誰も読まない手紙

ニラ豚



 拝啓、逃げ出したお前へ。
 何をしているのですか。
 隊長はお前が来るのを待っています。こんな大事な決戦前に姿を見せないのは何事ですか。お前がいないことを確認した誰もが、当然だという顔で頷いていました。それから、お前を気にするやつはいません。どこまでも情けないです。僕も、お前も、隊の全員も。

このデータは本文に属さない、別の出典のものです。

File: src/rtl/ldm_stm_sequencer.sv
// -----------------------------------------------------------------------------
// ldm_stm_sequencer
//
// Multi-cycle sequencer for ARM load/store-multiple instructions. When the
// decoder flags an LDM/STM in ID (start), this block latches the instruction
// and the base register value. It then walks the 16-bit register list and
// issues one word transfer per cycle between data RAM and the register file.
// For the whole sequence it holds the front end via stall. When W=1 it
// finishes with a base-register writeback.
//
// Sequence: IDLE -> CALC -> XFER x n -> [WB] -> FIN -> IDLE
//
// Ports
//   clk        rising-edge clock
//   reset      synchronous, active-low reset
//   start      decoded LDM/STM valid in ID this cycle
//   instr      P=[24] U=[23] W=[21] L=[20] Rn=[19:16] list=[15:0]
//   base_val   value of Rn, sampled together with start
//   rf_rdata   same-cycle RF read data for rf_raddr (STM source)
//   mem_rdata  same-cycle RAM read data for mem_addr (LDM source)
//   stall      hold PC/IF-ID and select the ID NOP mux
//   busy       sequencer is not idle
//   mem_en     memory access valid this cycle
//   mem_rw     1 = store (write), 0 = load (read)
//   mem_size   always word (2'b00)
//   mem_addr   access address
//   mem_wdata  store data (rf_rdata during an STM transfer, else 0)
//   rf_raddr   register being stored
//   rf_we      RF write enable (load data or base writeback)
//   rf_waddr   RF write register
//   rf_wdata   RF write data
//   done       one-cycle pulse when the sequence completes
// -----------------------------------------------------------------------------
module ldm_stm_sequencer #(
    parameter int ADDR_W     = 32,
    parameter int DATA_W     = 32,
    parameter int WORD_BYTES = 4
) (
    input  logic              clk,
    input  logic              reset,
    input  logic              start,
    input  logic [31:0]       instr,
    input  logic [ADDR_W-1:0] base_val,
    input  logic [DATA_W-1:0] rf_rdata,
    input  logic [DATA_W-1:0] mem_rdata,
    output logic              stall,
    output logic              busy,
    output logic              mem_en,
    output logic              mem_rw,
    output logic [1:0]        mem_size,
    output logic [ADDR_W-1:0] mem_addr,
    output logic [DATA_W-1:0] mem_wdata,
    output logic [3:0]        rf_raddr,
    output logic              rf_we,
    output logic [3:0]        rf_waddr,
    output logic [DATA_W-1:0] rf_wdata,
    output logic              done
);

    typedef enum logic [2:0] {
        S_IDLE,
        S_CALC,
        S_XFER,
        S_WB,
        S_FIN
    } state_t;

    state_t            r_state;
    logic              r_p;
    logic              r_u;
    logic              r_w;
    logic              r_l;
    logic [3:0]        r_rn;
    logic [15:0]       r_list;      // registers still to transfer
    logic [ADDR_W-1:0] r_base;
    logic [ADDR_W-1:0] r_cur;       // address of the next transfer
    logic [ADDR_W-1:0] r_wb_val;
    logic              r_do_wb;

    logic [4:0]        w_n;
    logic [ADDR_W-1:0] w_span;
    logic [ADDR_W-1:0] w_stride;
    logic [ADDR_W-1:0] w_start_addr;
    logic [3:0]        w_reg;
    logic [15:0]       w_list_next;
    logic              w_unused_instr;

    // Condition code, opcode and S bit do not affect the sequence.
    assign w_unused_instr = ^{instr[31:25], instr[22]};

    function automatic logic [4:0] popcount16(input logic [15:0] v);
        logic [4:0] cnt;
        cnt = '0;
        for (int i = 0; i < 16; i++) begin
            cnt = cnt + 5'(v[i]);
        end
        return cnt;
    endfunction

    assign w_n      = popcount16(r_list);
    assign w_stride = ADDR_W'(WORD_BYTES);
    assign w_span   = ADDR_W'(w_n) * w_stride;

    // The lowest-numbered register always goes to the lowest address. Every
    // mode therefore walks upward from a mode-dependent start address.
    always_comb begin
        w_start_addr = r_base;
        case ({r_p, r_u})
            2'b01:   w_start_addr = r_base;                      // IA
            2'b11:   w_start_addr = r_base + w_stride;           // IB
            2'b00:   w_start_addr = r_base - w_span + w_stride;  // DA
            default: w_start_addr = r_base - w_span;             // DB
        endcase
    end

    // Lowest set bit of the remaining list. The loop runs downward, so the
    // final assignment is the lowest index.
    always_comb begin
        // NOTE: a default before any conditional assignment keeps this purely
        // combinational; a path that left w_reg unassigned would infer a latch.
        w_reg = 4'd0;
        for (int i = 15; i >= 0; i--) begin
            if (r_list[i]) begin
                w_reg = 4'(i);
            end
        end
    end

    // Clearing the lowest set bit: v & (v - 1).
    assign w_list_next = r_list & (r_list - 16'd1);

    always_ff @(posedge clk) begin
        // NOTE: sequential state uses non-blocking assignments, so every
        // register in this block samples pre-edge values regardless of order.
        if (!reset) begin
            r_state  <= S_IDLE;
            r_p      <= 1'b0;
            r_u      <= 1'b0;
            r_w      <= 1'b0;
            r_l      <= 1'b0;
            r_rn     <= 4'd0;
            r_list   <= 16'd0;
            r_base   <= '0;
            r_cur    <= '0;
            r_wb_val <= '0;
            r_do_wb  <= 1'b0;
        end else begin
            case (r_state)
                S_IDLE: begin
                    if (start) begin
                        r_p     <= instr[24];
                        r_u     <= instr[23];
                        r_w     <= instr[21];
                        r_l     <= instr[20];
                        r_rn    <= instr[19:16];
                        r_list  <= instr[15:0];
                        r_base  <= base_val;
                        r_state <= S_CALC;
                    end
                end
                S_CALC: begin
                    r_cur    <= w_start_addr;
                    r_wb_val <= r_u ? (r_base + w_span) : (r_base - w_span);
                    // If a load overwrites the base register, the loaded value
                    // wins. An empty list leaves the base untouched.
                    r_do_wb  <= r_w && (r_list != 16'd0) && !(r_l && r_list[r_rn]);
                    r_state  <= (r_list == 16'd0) ? S_FIN : S_XFER;
                end
                S_XFER: begin
                    r_list <= w_list_next;
                    r_cur  <= r_cur + w_stride;
                    if (w_list_next == 16'd0) begin
                        r_state <= r_do_wb ? S_WB : S_FIN;
                    end
                end
                S_WB:    r_state <= S_FIN;
                S_FIN:   r_state <= S_IDLE;
                default: r_state <= S_IDLE;
            endcase
        end
    end

    // Outputs decode only the registered state. The exceptions are stall in
    // IDLE, which must stop the front end in the same cycle as start, and the
    // same-cycle RAM/RF read data passed through during XFER.
    assign busy     = (r_state != S_IDLE);
    assign mem_size = 2'b00;

    always_comb begin
        stall     = 1'b0;
        mem_en    = 1'b0;
        mem_rw    = 1'b0;
        mem_addr  = '0;
        mem_wdata = '0;
        rf_raddr  = 4'd0;
        rf_we     = 1'b0;
        rf_waddr  = 4'd0;
        rf_wdata  = '0;
        done      = 1'b0;
        case (r_state)
            S_IDLE: stall = start;
            S_CALC: stall = 1'b1;
            S_XFER: begin
                stall    = 1'b1;
                mem_en   = 1'b1;
                mem_rw   = !r_l;
                mem_addr = r_cur;
                if (r_l) begin
                    rf_we    = 1'b1;
                    rf_waddr = w_reg;
                    rf_wdata = mem_rdata;
                end else begin
                    rf_raddr  = w_reg;
                    mem_wdata = rf_rdata;
                end
            end
            S_WB: begin
                stall    = 1'b1;
                rf_we    = 1'b1;
                rf_waddr = r_rn;
                rf_wdata = DATA_W'(r_wb_val);
            end
            S_FIN:   done = 1'b1;
            default: ;
        endcase
    end

endmodule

 お前ひとりがいたところで。それで魔王に勝てるわけないと思っているのです。仮に、本当に仮定の話ですよ、僕ら兵士が明日の戦いで魔王に負けても、この世界には勇者がいます。凡人でもなく、僕らみたいに弱くなく、お前みたいに逃げ出さない、世界に希望をもたらしてくれる勇者が。

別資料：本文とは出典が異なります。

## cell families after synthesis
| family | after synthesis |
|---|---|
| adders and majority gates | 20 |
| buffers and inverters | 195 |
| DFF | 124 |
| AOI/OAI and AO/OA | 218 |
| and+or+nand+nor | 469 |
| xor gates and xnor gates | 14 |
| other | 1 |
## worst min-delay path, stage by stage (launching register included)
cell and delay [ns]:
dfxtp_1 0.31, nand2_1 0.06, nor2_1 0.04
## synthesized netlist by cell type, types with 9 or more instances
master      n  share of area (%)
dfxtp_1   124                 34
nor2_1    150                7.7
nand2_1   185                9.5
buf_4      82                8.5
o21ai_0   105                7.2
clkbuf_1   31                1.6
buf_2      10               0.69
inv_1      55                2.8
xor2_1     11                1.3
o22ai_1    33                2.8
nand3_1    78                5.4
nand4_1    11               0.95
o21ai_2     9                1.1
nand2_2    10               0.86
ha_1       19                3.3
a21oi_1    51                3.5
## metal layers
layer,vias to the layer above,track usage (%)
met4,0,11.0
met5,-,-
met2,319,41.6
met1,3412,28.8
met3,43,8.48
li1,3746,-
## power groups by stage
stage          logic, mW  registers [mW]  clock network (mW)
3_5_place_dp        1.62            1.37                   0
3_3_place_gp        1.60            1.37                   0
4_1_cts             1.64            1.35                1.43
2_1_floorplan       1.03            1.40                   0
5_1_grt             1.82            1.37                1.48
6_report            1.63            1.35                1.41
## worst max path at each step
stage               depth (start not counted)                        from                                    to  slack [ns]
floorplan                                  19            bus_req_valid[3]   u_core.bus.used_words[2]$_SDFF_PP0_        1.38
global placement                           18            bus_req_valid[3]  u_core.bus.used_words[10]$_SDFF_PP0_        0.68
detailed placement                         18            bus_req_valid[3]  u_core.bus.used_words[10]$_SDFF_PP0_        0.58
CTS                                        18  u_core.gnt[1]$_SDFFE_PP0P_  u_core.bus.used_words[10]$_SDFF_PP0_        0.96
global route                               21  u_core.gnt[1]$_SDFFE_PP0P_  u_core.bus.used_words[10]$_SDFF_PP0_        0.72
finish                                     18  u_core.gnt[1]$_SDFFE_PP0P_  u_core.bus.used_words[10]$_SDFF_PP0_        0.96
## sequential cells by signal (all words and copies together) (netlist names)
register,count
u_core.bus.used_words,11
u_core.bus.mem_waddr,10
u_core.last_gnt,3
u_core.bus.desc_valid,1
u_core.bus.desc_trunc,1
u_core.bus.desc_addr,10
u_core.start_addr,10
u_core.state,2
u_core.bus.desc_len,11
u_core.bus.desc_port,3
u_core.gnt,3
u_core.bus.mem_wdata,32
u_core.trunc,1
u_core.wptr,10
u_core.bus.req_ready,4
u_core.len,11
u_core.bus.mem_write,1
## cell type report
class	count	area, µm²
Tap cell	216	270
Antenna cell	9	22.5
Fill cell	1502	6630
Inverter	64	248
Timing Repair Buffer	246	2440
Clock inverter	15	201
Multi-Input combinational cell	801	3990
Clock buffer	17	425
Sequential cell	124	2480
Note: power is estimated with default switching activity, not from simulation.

 異世界から王様が呼んできた勇者は、ええ、まあ、この世界で最強といって差し支えないでしょう。あれだけ僕らの隊長や聖騎士を完膚無きまでに叩きのめすのですから、彼が人知を超えた力を手にしているのは明らかです。一体どれほどの年月を鍛錬に費やしたのかは分かりませんが、あれで齢十八になり成人したばかりというのだから驚きです。僕たちは彼にとって役目不足なのか、少々、ほんの少しです、調子に乗ったり、見下すような発言が多くて反感を買っていますが、世間からみれば、彼は崇められ、称えられ、そして愛されています。
 しかしお前は、こう言いましたね。
「勇者がいれば俺ら座ってりゃいいだろうが」
 昨日のことです。僕らは明日に備えて訓練している途中のことでした。
 お前の怠け癖が全面に出た発言を僕は咎めましたが、周りの人間は少し笑っていました。鍛錬中だったのに放り出して出ていったお前を、誰も止めなかったのは、きっと少なからずや的を得ていたからかもしれません。

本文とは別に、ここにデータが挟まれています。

## src/rtl/bram_fifo_ctrl.sv

```systemverilog
// bram_fifo_ctrl: FIFO controller that keeps its storage in an external BRAM
// with a one-cycle read latency. Words are written straight into the BRAM on
// accept and prefetched into a 3-entry output buffer so the downstream side
// sees one word per cycle in steady state.
//
// Ports
//   clk, reset            clock, asynchronous active-low reset
//   s_valid/s_ready/s_data upstream stream (accept on s_valid && s_ready)
//   m_valid/m_ready/m_data downstream stream (pop on m_valid && m_ready)
//   w_valid/w_address/w_data    BRAM write port
//   ar_valid/ar_address         BRAM read request
//   r_valid/r_data              BRAM read response, one cycle after ar_valid
//   level                  words held in BRAM + in flight + output buffer
module bram_fifo_ctrl #(
    parameter int unsigned WIDTH = 10,
    parameter int unsigned DEPTH = 10
) (
    input  logic                       clk,
    input  logic                       reset,
    input  logic                       s_valid,
    output logic                       s_ready,
    input  logic [WIDTH-1:0]           s_data,
    output logic                       m_valid,
    input  logic                       m_ready,
    output logic [WIDTH-1:0]           m_data,
    output logic                       w_valid,
    output logic [$clog2(DEPTH)-1:0]   w_address,
    output logic [WIDTH-1:0]           w_data,
    output logic                       ar_valid,
    output logic [$clog2(DEPTH)-1:0]   ar_address,
    input  logic                       r_valid,
    input  logic [WIDTH-1:0]           r_data,
    output logic [$clog2(DEPTH+4)-1:0] level
);

    localparam int unsigned AW = $clog2(DEPTH);
    localparam int unsigned CW = $clog2(DEPTH + 1);
    localparam int unsigned LW = $clog2(DEPTH + 4);

    logic [AW-1:0]    wr_ptr_q, wr_ptr_d;
    logic [AW-1:0]    rd_ptr_q, rd_ptr_d;
    logic [CW-1:0]    mem_count_q, mem_count_d;
    logic [1:0]       inflight_q, inflight_d;
    logic [1:0]       out_count_q, out_count_d;
    logic [LW-1:0]    level_q, level_d;
    logic             armed_q;
    logic [WIDTH-1:0] obuf_q [3];
    logic [WIDTH-1:0] obuf_d [3];

    logic       accept;
    logic       pop;
    logic       r_take;
    logic [2:0] occupied;
    logic [1:0] wr_idx;

    function automatic logic [AW-1:0] next_ptr(input logic [AW-1:0] p);
        return (p == AW'(DEPTH - 1)) ? '0 : p + AW'(1);
    endfunction

    // Handshake and BRAM strobes, all gated only by registered state.
    always_comb begin
        occupied   = {1'b0, out_count_q} + {1'b0, inflight_q};
        s_ready    = (mem_count_q < CW'(DEPTH));
        // No BRAM write while held in reset even though s_ready reads 1.
        accept     = s_valid && s_ready && reset;
        w_valid    = accept;
        w_address  = wr_ptr_q;
        w_data     = s_data;
        ar_valid   = (mem_count_q != '0) && (occupied < 3'd3);
        ar_address = rd_ptr_q;
        m_valid    = (out_count_q != 2'd0);
        m_data     = obuf_q[0];
        pop        = m_valid && m_ready;
        // A response left over from before reset lands in the first cycle after release.
        r_take     = r_valid && armed_q;
        level      = level_q;
    end

    // Counter and pointer next-state.
    always_comb begin
        wr_ptr_d    = accept ? next_ptr(wr_ptr_q) : wr_ptr_q;
        rd_ptr_d    = ar_valid ? next_ptr(rd_ptr_q) : rd_ptr_q;

        mem_count_d = mem_count_q;
        unique case ({accept, ar_valid})
            2'b10:   mem_count_d = mem_count_q + CW'(1);
            2'b01:   mem_count_d = mem_count_q - CW'(1);
            default: mem_count_d = mem_count_q;
        endcase

        inflight_d = inflight_q;
        unique case ({ar_valid, r_take})
            2'b10:   inflight_d = inflight_q + 2'd1;
            2'b01:   inflight_d = inflight_q - 2'd1;
            default: inflight_d = inflight_q;
        endcase

        out_count_d = out_count_q;
        unique case ({r_take, pop})
            2'b10:   out_count_d = out_count_q + 2'd1;
            2'b01:   out_count_d = out_count_q - 2'd1;
            default: out_count_d = out_count_q;
        endcase

        level_d = LW'(mem_count_d) + LW'(inflight_d) + LW'(out_count_d);
    end

    // Output buffer as a shift register: entry 0 is always the oldest word,
    // so m_data holds still while the consumer stalls.
    always_comb begin
        obuf_d = obuf_q;
        wr_idx = out_count_q - {1'b0, pop};
        if (pop) begin
            obuf_d[0] = obuf_q[1];
            obuf_d[1] = obuf_q[2];
        end
        if (r_take && (wr_idx < 2'd3)) begin
            obuf_d[wr_idx] = r_data;
        end
    end

    always_ff @(posedge clk or negedge reset) begin
        if (!reset) begin
            wr_ptr_q    <= '0;
            rd_ptr_q    <= '0;
            mem_count_q <= '0;
            inflight_q  <= 2'd0;
            out_count_q <= 2'd0;
            level_q     <= '0;
            armed_q     <= 1'b0;
        end else begin
            wr_ptr_q    <= wr_ptr_d;
            rd_ptr_q    <= rd_ptr_d;
            mem_count_q <= mem_count_d;
            inflight_q  <= inflight_d;
            out_count_q <= out_count_d;
            level_q     <= level_d;
            armed_q     <= 1'b1;
        end
    end

    // Buffer contents are qualified by out_count and need no reset.
    always_ff @(posedge clk) begin
        obuf_q <= obuf_d;
    end

endmodule

```

## config.mk

```make
export PLATFORM = sky130hd
export DESIGN_NAME = bram_fifo_ctrl
export DESIGN_NICKNAME = d
export VERILOG_FILES = /design/src/rtl/bram_fifo_ctrl.sv
export SDC_FILE = /design/constraint.sdc
export NUM_CORES = 1
export LEC_CHECK = 0
export BUFFER_PORTS_ARGS = -buffer_cell sky130_fd_sc_hd__buf_2
export CAP_MARGIN = 40
export CORE_MARGIN = 3
export CORE_UTILIZATION = 39
export CTS_CLUSTER_SIZE = 8
export DETAILED_ROUTE_END_ITERATION = 8
export SETUP_SLACK_MARGIN = 0.3
export SKIP_CTS_REPAIR_TIMING = 1
export SLEW_MARGIN = 40
export SYNTH_ARGS = -nofsm -noshare
export SYNTH_HDL_FRONTEND = slang
export SYNTH_SLANG_ARGS = --single-unit
```

## constraint.sdc

```tcl
create_clock -name clk -period 4.9 [get_ports clk]
set_input_delay 0.98 -clock clk [delete_from_list [all_inputs] [get_ports clk]]
set_output_delay 0.98 -clock clk [all_outputs]
set_load 0.01 [all_outputs]
```

==> impl_metrics.ini <==
[run_status]
status = finished, final reports clean

[drt]
ant_nets = 0
drcViolationCount = 0
drt_wl_total_mm = 4.11
post_drt_wl_per_cell_um = 12.7
routed_via_density = 4.60
drt_iter0_markers = 67
dr.pass1.iters = 4
vias = 1490

[clocking]
cts-htree-levels = 2
cts_root_buf = clkbuf_8
tritoncts = built
cts_sinks = 51
cts_buffer_depth = 2
insertion_delay_ns = 0.30
numCtsBuffers = 5
clk_pin_slew_ns = 0.09

[global_route]
grt_max_degree = 23
grt_pass1_wl_mm = 6.80
track_usage = 0.116
grt_pass1_vias = 1403
grt_antenna_before_repair = 0
grt-ovfl-total = 0

[final_layout]
drive_gt1_frac = 0.245
final_common_cell = buf_2
nFillCells = 586
layout-area-overhead-vs-synth_pct = 9.93
diodes = 0
mostFrequentLayoutCells = 40 x buf_2, 23 x nand2_1, 21 x dfrtp_1
finalNonFillerCells = 324
nets = 286

[yosys]
async_flop_share = 0.412
synth_cells = 224
synth_edf_count = 10
synth_area_leaders = dfrtp_1 21%, dfxtp_1 16%, edfxtp_1 12%, mux2i_1 8.1%, buf_4 6.1%
yosys_warnings = 0
ys_seq_elements = 51
syn_area_mm2 = 0.00247
synthFlopType = dfrtp_1
syn_nets = 262
ys_seq_area_frac = 0.496
avgSynthCellArea_um2 = 11.0
yosysTopAreaCell = dfrtp_1
ys_types = 35
netlist.area_leader.share = 0.213

[setup_path]
start_kind = flop
crit_slowest_cell = fa_1
critical_path.top_delay_family = adder cells
cp_cell_sequence = ha_1 -> fa_1 -> a21oi_1 -> o41ai_4 -> inv_2 -> ha_1 -> inv_1 -> fa_1 -> mux2_2 -> fa_1 -> inv_1 -> ha_1 -> fa_1 -> xnor2_1 -> xnor2_1
crit_buf_inv = 3
critPathRequiredTime_ns = 5.08
worstPathArrival_ns = 4.30
slowest_delay_ns = 0.53
critPathKind = reg2reg
cpMostUsedCell = fa_1
cp_max_fo = 5
end_kind = flop

[floorplan]
die_h_um = 85.6
rows = 28
dieArea_mm2 = 0.00732
initial_core_util = 0.410
ioPinCount = 61
fp.dieW_um = 85.6
coreArea_mm2 = 0.00603

[timing]
rsz0062_at_grt = no
finClkSkew_ns = 0.00578
max_slew_margin = 0.558
final_hold_viol_count = 0
worst_slew_pin_slew_ns = 0.661
finalSetupViolations = 0
fin_tns_setup_ns = 0
fin_crit_ns = 4.12
period_share = 0.841
maxSlewViolCount = 0
max_freq_mhz = 243

[placement]
dpl.hpwl_mm = 2.92
portBuffers = 40
place_inst = 316
finalWeightedCongestion = 0.778

[hold_path]
hold_class = reg2reg

[flow_run]
maxCapViolCount = 0
[cell usage after synthesis, types with 2 or more instances]
library cell / number
nand2_1: 23
dfrtp_1: 21
buf_4: 20
dfxtp_1: 20
mux2i_1: 20
inv_1: 19
o21ai_0: 18
edfxtp_1: 10
xnor2_1: 10
ha_1: 8
xor2_1: 6
a21oi_1: 5
fa_1: 5
o21ai_1: 5
nand3_1: 4
clkbuf_1: 3
nor2_1: 3
a22o_1: 2
buf_6: 2
mux2_2: 2
nand2_2: 2
nand3b_1: 2
o2bb2ai_1: 2
[per-layer routing]
layer,vias to the layer above,part of all wire,GRT usage
met2,27,0.44,0.171
met5,-,0,0
met4,0,0.010,0.0374
met1,685,0.50,0.169
li1,774,-,-
met3,4,0.043,0.0259
[path summary, 6_finish.rpt]
kind / from / endpoint / slack (ns) / cells after the start
setup / recovery: inflight_q[0]$_DFF_PN0_ / level[3]$_DFF_PN0_ / 0.78 / 15
hold / removal: flop / obuf_q[18]$_DFF_P_ / 0.52 / 2
setup reg to reg: inflight_q[0]$_DFF_PN0_ / level[3]$_DFF_PN0_ / 0.78 / 15
hold reg to reg: flop / obuf_q[18]$_DFF_P_ / 0.52 / 2
max in group asynchronous: reset / mem_count_q[1]$_DFF_PN0_ / 4.01 / 2
min in group asynchronous: reset / armed_q$_DFF_PN0_ / 0.67 / 2
[cell families after synthesis]
family	Yosys count	synth area share
compound gates	34	0.0851
mux	23	0.0962
xor+xnor	16	0.0567
simple gates	40	0.0760
other cells	1	0.00152
fa+ha+maj	13	0.0811
buf+inv	46	0.107
flops	51	0.496
[final cells by class]
| type | instances | area (um2) | share of cell area |
|---|---|---|---|
| clock buffers | 7 | 96.3 | 0.0355 |
| clock inverters | 1 | 7.51 | 0.00276 |
| inverters | 20 | 75.1 | 0.0276 |
| multi-input cells | 127 | 993 | 0.366 |
| flip-flops and latches | 51 | 1230 | 0.452 |
| well taps | 75 | 93.8 | 0.0346 |
| repair buffers | 43 | 223 | 0.0820 |
[worst reg2reg max path, cell delays in order (launching register included)]
cell	delay, ns
dfrtp_1	0.43
ha_1	0.22
fa_1	0.42
a21oi_1	0.25
o41ai_4	0.15
inv_2	0.12
ha_1	0.20
inv_1	0.08
fa_1	0.42
mux2_2	0.30
fa_1	0.53
inv_1	0.04
ha_1	0.19
fa_1	0.38
xnor2_1	0.14
xnor2_1	0.13
[per-stage QoR]
step	hold WS [ns]	util	setup slack, ns	cell area [um2]
6_report	0.515	0.451	0.781	2720
3_3_place_gp	0.487	0.432	0.837	2600
3_5_place_dp	0.499	0.433	0.761	2610
2_1_floorplan	0.482	-	0.894	2470
4_1_cts	0.522	0.451	0.758	2720
5_1_grt	0.534	0.451	0.574	2720
Power is not shown: default switching activity piles up to over one toggle a cycle in this logic, so the estimate is an artifact.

 けれど、それでも、これに意味がないとは誰も言いませんでした。汗を流して剣を振るうことも、歯を食いしばって坂道を走ることも、何かあれば盾になることも、魔物に怯えている村があれば長い道のりをどこまでもいくことも、勇者にやらせられない僕らの役目です。僕らがやっていることを勇者がいれば意味がないなんて、どこの誰にも言わせません。その僕らの中に、もうお前は入ってませんがね。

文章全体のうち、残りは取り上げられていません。